§ Extracted information:

This design comes from an exercise in tuning for small area, a short achievable clock period and few clock cycles on the open sky130 flow, not from production work.
Function was checked by simulation only, so behaviour that the tests miss may differ from the original.

==> flow/design.v (outline; a module is shown in full before it is edited, if it fits) <==
// module van_der_pol_simple: 74 lines
// module vdp_mul: 2814 lines
module van_der_pol_simple(
    input wire clk,
    input wire rst,
    input wire start,
    input wire [31:0] x_init,
    input wire [31:0] u_init,
    input wire [31:0] dt,
    input wire [31:0] mu,
    input wire [31:0] t_max,
    output wire [31:0] x_out,
    output wire [31:0] u_out,
    output wire [31:0] t_out,
    output reg done,
    output reg valid
);
  // ...
==> flow/run.sh <==
#!/bin/bash
# synth_recipe.tcl (not shown) runs the flow's synth.tcl, then flattens the netlist and writes it again
# the make line also repeats each setting of config.mk as NAME=value (left out here)
make -C /OpenROAD-flow-scripts/flow DESIGN_CONFIG=/design/flow/config.mk WORK_HOME=/design/flow/orfs CLKGATE_MAP_FILE= SYNTH_SCRIPT=/design/flow/synth_recipe.tcl finish
==> flow/config.mk <==
export PLATFORM = sky130hd
export DESIGN_NAME = van_der_pol_simple
export DESIGN_NICKNAME = van_der_pol_simple
export VERILOG_FILES = /design/flow/design.v
export SDC_FILE = /design/flow/constraint.sdc
export NUM_CORES = 4
export LEC_CHECK = 0
export CAP_MARGIN = 20
export CORE_MARGIN = 2
export CORE_UTILIZATION = 40
export SLEW_MARGIN = 20
==> flow/constraint.sdc <==
create_clock -name core_clock -period 40.0 [get_ports {clk}]
set_input_delay 8.0000 -clock core_clock [delete_from_list [all_inputs] [get_ports {clk}]]
set_output_delay 8.0000 -clock core_clock [all_outputs]
set_load 0.01 [all_outputs]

§ Work required: Pull every line containing the word "make" out of the material.

§ Expected answer:
# the make line also repeats each setting of config.mk as NAME=value (left out here)
make -C /OpenROAD-flow-scripts/flow DESIGN_CONFIG=/design/flow/config.mk WORK_HOME=/design/flow/orfs CLKGATE_MAP_FILE= SYNTH_SCRIPT=/design/flow/synth_recipe.tcl finish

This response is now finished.